Article directory
foreword
1. Parent representation
Since each nodeonly one parent node, so we can represent a tree by its parents. Specific way throughthe form of an arrayaccomplish.
Subscript law
- The subscript of the root node is 0
- Sort from top to bottom in layer order
- Each layer increases from left to right
Representation:
storage method
- Two-dimensional array
- The column label of the data is 0 , only need to determine the row label to lock the position
- The subscript of the parent node of the root node is -1
- The column labeled 1 is stored in the parent node , and the stored data is the row label of the parent node
2. Complete binary tree conclusion
Calculation of child nodes of complete binary tree
- Premise: Both the left and right children of the node exist
- Let the subscript of the node be N
- left child subscript = 2*N+1
- Right child subscript = 2*N+2
Calculation of the parent node of the complete binary tree
- Prerequisite: The parent node of the node exists and is not the root node
- Let the subscript of the node be N
- Parent node subscript = N/2 - 1
1. Sequential structure
1. Philosophy
- The sequence structure is stored as an array
- Ordinary binary tree storage is inconvenient
- A heap is a complete binary tree . suitable for storage in one-dimensional arrays
Notice:Ordinary binary trees can be stored in one-dimensional arrays, but the space is seriously wasted.
Graphic:
Description :The deeper the depth, the more serious the waste of space
Replenish
- Logical structure:peopleunderstanding of the data, andabstract model。
- Linear structure:computerunderstanding of the data, theComputer Languagesmapping in .

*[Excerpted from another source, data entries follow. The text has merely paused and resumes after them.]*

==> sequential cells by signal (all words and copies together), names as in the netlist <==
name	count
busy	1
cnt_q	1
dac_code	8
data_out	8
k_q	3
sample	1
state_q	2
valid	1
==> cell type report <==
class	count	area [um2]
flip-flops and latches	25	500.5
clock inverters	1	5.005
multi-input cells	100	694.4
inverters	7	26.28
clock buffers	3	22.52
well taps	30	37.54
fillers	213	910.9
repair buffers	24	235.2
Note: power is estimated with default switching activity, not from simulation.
File: src/rtl/f1_start_sequencer.sv
// Tick generator for the F1 start-lights FSM: eight evenly spaced lighting ticks,
// a pseudo-random hold, then a ninth "lights out" tick.
//
// state | meaning
// ------+-----------------------------------------------------------
// IDLE  | waiting for trigger; tick_count holds the last sequence
// LIGHT | counting PERIOD cycles between lighting ticks 1..8
// HOLD  | counting the random hold before the lights-out tick
module f1_start_sequencer #(
    parameter int unsigned CNT_W     = 16,
    parameter int unsigned PERIOD    = 1000,
    parameter int unsigned HOLD_MIN  = 100,
    parameter int unsigned HOLD_STEP = 10
) (
    input  logic       clk,
    input  logic       rst,
    input  logic       trigger,
    output logic       tick,
    output logic       busy,
    output logic       lights_out,
    output logic [3:0] tick_count,
    output logic [6:0] lfsr_out
);

    typedef enum logic [1:0] {
        IDLE  = 2'd0,
        LIGHT = 2'd1,
        HOLD  = 2'd2
    } state_t;

    localparam logic [CNT_W-1:0] PERIOD_LOAD = CNT_W'(PERIOD - 1);

    state_t           state, state_nxt;
    logic [CNT_W-1:0] cnt, cnt_nxt;
    logic [3:0]       tc_nxt;
    logic [6:0]       lfsr;
    logic [CNT_W-1:0] hold_load;
    logic             cnt_zero;

    // Hold length is formed at full 32-bit width and only then narrowed to the counter.
    assign hold_load = CNT_W'(32'(HOLD_MIN) + 32'(lfsr) * 32'(HOLD_STEP) - 32'd1);
    assign cnt_zero  = (cnt == '0);
    assign lfsr_out  = lfsr;

    // Free-running x^7+x^6+1 sequence; the all-zero state is unreachable from 7'h01.
    always_ff @(posedge clk or posedge rst) begin
        if (rst) begin
            lfsr <= 7'h01;
        end else begin
            lfsr <= {lfsr[5:0], lfsr[6] ^ lfsr[5]};
        end
    end

    always_ff @(posedge clk or posedge rst) begin
        if (rst) begin
            state      <= IDLE;
            cnt        <= '0;
            tick_count <= 4'd0;
        end else begin
            state      <= state_nxt;
            cnt        <= cnt_nxt;
            tick_count <= tc_nxt;
        end
    end

    always_comb begin
        state_nxt  = state;
        cnt_nxt    = cnt;
        tc_nxt     = tick_count;
        tick       = 1'b0;
        busy       = 1'b0;
        lights_out = 1'b0;
        case (state)
            IDLE: begin
                if (trigger) begin
                    state_nxt = LIGHT;
                    cnt_nxt   = PERIOD_LOAD;
                    tc_nxt    = 4'd0;
                end
            end
            LIGHT: begin
                busy = 1'b1;
                if (cnt_zero) begin
                    tick   = 1'b1;
                    tc_nxt = tick_count + 4'd1;
                    if (tick_count == 4'd7) begin
                        state_nxt = HOLD;
                        cnt_nxt   = hold_load;
                    end else begin
                        cnt_nxt = PERIOD_LOAD;
                    end
                end else begin
                    cnt_nxt = cnt - CNT_W'(1);
                end
            end
            HOLD: begin
                busy = 1'b1;
                if (cnt_zero) begin
                    tick       = 1'b1;
                    lights_out = 1'b1;
                    tc_nxt     = 4'd9;
                    state_nxt  = IDLE;
                end else begin
                    cnt_nxt = cnt - CNT_W'(1);
                end
            end
            default: begin
                state_nxt = IDLE;
            end
        endcase
    end

endmodule

File: config.mk
export PLATFORM = sky130hd
export DESIGN_NAME = f1_start_sequencer
export DESIGN_NICKNAME = d
export VERILOG_FILES = /design/src/rtl/f1_start_sequencer.sv
export SDC_FILE = /design/constraint.sdc
export NUM_CORES = 1
export LEC_CHECK = 0
export CAP_MARGIN = 20
export CORE_ASPECT_RATIO = 1.25
export CORE_UTILIZATION = 42
export CTS_BUF_LIST = sky130_fd_sc_hd__clkbuf_8 sky130_fd_sc_hd__clkbuf_16
export DETAILED_ROUTE_END_ITERATION = 10
export DONT_BUFFER_PORTS = 1
export PLACE_DENSITY_LB_ADDON = 0.05
export SYNTH_ARGS = -nofsm -noshare
export SYNTH_HDL_FRONTEND = slang
export SYNTH_SLANG_ARGS = --single-unit
File: constraint.sdc
create_clock -name clk -period 3.6 [get_ports clk]
set_input_delay 0.36 -clock clk [delete_from_list [all_inputs] [get_ports clk]]
set_output_delay 0.36 -clock clk [all_outputs]
set_load 0.01 [all_outputs]
==> qor.yml <==
status: "complete, no violations"
setup_viol: 0
grt_max_degree: 30
insertion_delay_ns: 0.29
skew_ns: 0.004625
ys_ff_latch: 29
grt_setup_unrepaired: "false"
nFillCells: 489
reg2reg_from: "lfsr_out[1]"
max_slew.worst_pin.slew_ns: 0.5847
path_buf_inv: 0
syn_to_final_growth_pct: 6.522
hold_viol_final: 0
gp_congestion: 0.8031
setup_tns_ns: 0
cts-root-buf: "clkbuf_8"
grt_overflow: 0
arrival_ns: 2.48
path_delay_family: "simple AND/OR/NAND/NOR gates"
hold_class: "in2async"
h-tree-depth: 2
syn_inst: 248
cts_tree: "built"
place_area_um2: 2250
synth_area_um2: 2187
via_per_inst: 5.803
power_leakage_nw: 1.035
synth.distinct_cells: 65
drcViolationCount: 0
hold_slack_ns: 0.03219
wirelength_mm: 5.155
setup.worst_path.end: "tick"
synthArstFlopShare_pct: 100.0
synth_warnings: 0
drt-wirelength-per-cell_um: 16.42
die_x_um: 66.55
crit_path_max_fanout: 10
drive_above_1_share_pct: 9.921
post_cts_buffers: 0
globalRouteMet2Util_pct: 35.56
ant_nets: 0
seq_area_frac_synth_pct: 33.24
slowest_delay_ns: 0.53
cpMaxStageDelayCell: "nor3_1"
vdd_drop_max_mv: 0.2572
use_met1_pct: 26.01
grt.total_usage_pct: 21.49
grt_pass1_vias: 1779
dpl.hpwl_mm: 3.803
fin_cells: 314
dr.pass1.iters: 4
critPathLaunchType: "flop"
total_power_mw: 1.266
finalInstanceArea_um2: 2330
synth_edf_count: 0
crit_chain: "nor3_1 -> nand3_1 -> or2_1 -> nor2_1"
cts_sinks: 29
worst-endpoint-required_ns: 3.24
path_class: "reg2out"
end_kind: "primary output"
r2r_slack_ns: 0.86
worstRegToRegCells: 9
antenna_found_initial: 0
num_vias: 1822
io_buffer_count: 0
crit_path_start: "cnt[9]"
ios: 17
nNetsFinal: 272
coreArea_um2: 5044
dp.cells: 306
drv_cap: 0
finalCriticalPeriod_ns: 2.843
final_cell_mix: "dfrtp_1, nand2_1, nor2_1"
initialDrtViolationCount: 128
drv_slew: 0
cts_resized: 0
slew_headroom_pct: 60.72
r2r_end: "cnt[10]"
cts_buffers: 5
clock_path_buffers: 2
top_usage_layer: "met2"
insertedDiodeCount: 0
die_area_um2: 5502
grt_pass1_wl_mm: 8.832
synth-main-ff-cell: "dfrtp_1"
grt_util_met3_pct: 5.082
mostFrequentLayoutCell: "dfrtp_1"
p_per_area_nw_per_um2: 543.5
rows: 29
fp.dieH_um: 82.68
cts.reportedPaths.clkPinSlew_ns: 0.06
max_freq_ghz: 0.3518
post-route-period-util_pct: 78.97
syn-num-nets: 269
start_util_pct: 43.36
path_depth: 4
syn-mean-instance-area_um2: 8.819
cts_hold_buf: 0
-- synth_stat cells, types with 3 or more instances --
| master | instances | area share [%] |
|---|---|---|
| a21o_1 | 4 | 1.4 |
| nor2b_1 | 3 | 0.86 |
| dfrtp_1 | 28 | 32 |
| o21ai_0 | 16 | 3.7 |
| o31ai_1 | 4 | 1.4 |
| nor3_1 | 8 | 1.8 |
| o21ai_1 | 3 | 0.69 |
| xnor2_1 | 6 | 2.4 |
| nand2_1 | 25 | 4.3 |
| nor4_1 | 3 | 0.86 |
| ha_1 | 17 | 9.7 |
| nor2_1 | 23 | 3.9 |
| inv_1 | 10 | 1.7 |
| a31oi_1 | 4 | 1.1 |
| a211oi_1 | 3 | 1.0 |
| xor2_1 | 7 | 2.8 |
| clkbuf_1 | 6 | 1.0 |
| a21oi_1 | 15 | 3.4 |
| nand3_1 | 7 | 1.6 |
-- cell families after synthesis --
group / synth area share, %
adder cells (fa/ha/maj): 10.64
buffers and inverters: 4.291
multiplexers: 0.4577
XOR/XNOR: 5.206
flip-flops: 33.24
AND/OR/NAND/NOR: 21.40
AO/OA/AOI/OAI: 24.77
-- state kept, by name, summed over array words and instances, names as in the netlist --
register and count:
lfsr_out 7, cnt 16, state 2, tick_count 4
-- where the power goes --
part | internal (mW) | total, mW | switching, mW
combinational | 0.202 | 0.542 | 0.339
clock | 0.129 | 0.255 | 0.127
sequential | 0.388 | 0.469 | 0.0819
-- layout make-up --
cell class	instances	area (um2)	area share, %
multi-input cells	199	1366	58.65
flip-flops and latches	29	726.9	31.20
well taps	62	77.57	3.330
clock buffers	5	68.82	2.954
inverters	11	41.29	1.772
repair buffers	5	37.54	1.611
clock inverters	3	11.26	0.4834
-- worst register-to-register path: cells and delay by family, from the launching register on --
kind	cells	cell delay, ns
AO/OA/AOI/OAI	5	1.08
adder cells (fa/ha/maj)	3	0.97
flip-flops	1	0.46
XOR/XNOR	1	0.17
-- metal layers --
layer	vias up	wire, um
met1	844	2249
met3	15	215
met4	0	158
met5	-	0
met2	45	2531
li1	918	-
-- per-stage QoR --
| stage | utilization, % | worst slack [ns] |
|---|---|---|
| floorplan | - | 1.035 |
| global placement | 44.60 | 0.9107 |
| detailed placement | 44.60 | 0.8714 |
| CTS | 46.19 | 0.7903 |
| global route | 46.19 | 0.6463 |
| finish | 46.19 | 0.7571 |
-- worst min path at each step --
stage	startpoint	end	slack [ns]	cells past startpoint
floorplan	rst	cnt[0]	0.44	1
global placement	rst	tick_count[3]	0.35	2
detailed placement	rst	tick_count[3]	0.36	2
CTS	rst	tick_count[0]	0.05	2
global route	rst	cnt[8]	0.07	2
finish	rst	tick_count[0]	0.03	2
No activity file was read; power rests on OpenSTA's default activity.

- Therefore: Binary trees do not have to be stored with pointers .
2. Heap
concept:
If there is a key code 1 set K = {k1, k2, k3, ..., }, store all its elements in a one-dimensional array in the order of complete binary tree storage , and satisfy: k i <= k 2 *i+1 and k i <=k 2*i+2 ( k i >=k 2*i+1 and k i >=k 2*i+2 ), i = 0, 1, 2..., then it is called for small (or large) heaps, Here i is the subscript of the node. The heap with the largest root node is called the largest heap or large root heap , and the heap with the smallest root node is called the smallest heap or small root heap .
small root heap
- The root node of a tree is smaller than its child nodes
- A tree can be divided into a root and a subtree
Dagendui
- The root node of a tree is larger than its child nodes
3. Implementation of the heap
- The form of the array - sequence table
//大根堆
typedef int HPDateType;
typedef struct Heap
{
HPDateType* arr;
int size;
int capacity;
}Heap;
-
Key idea: add and delete data
-
Increase data: increase from the bottom of the stack, upward adjustment
-
Delete data: pop out the top of the stack and adjust down
Here what I have achieved is:Dagendui
1. Initialize the heap
- set size to 0, indicates the number of current data elements , and also indicates the subscript of the next data
- size is set to -1, indicating the subscript of the current data element
void HeapCreate(Heap* hp)
{
HPDateType* tmp = (HPDateType*)malloc(sizeof(HPDateType) * 4);
if (tmp == NULL)
{
perror("malloc fail");
exit(-1);
}
hp->arr = tmp;
hp->size = 0;
hp->capacity = 4;
}
Helper function - swap elements
- Remember to pass pointers !
void Swap(HPDateType* arr, int child, int parent)
{
int tmp = arr[child];
arr[child] = arr[parent];
arr[parent] = tmp;
}
2. Build heaps - increase data
- Increase from the bottom of the pile and adjust the data upwards
- The relationship between the child node and the parent node of the complete binary tree is compared
- Child nodes are only compared with ancestors until no greater than the ancestor or until the root node .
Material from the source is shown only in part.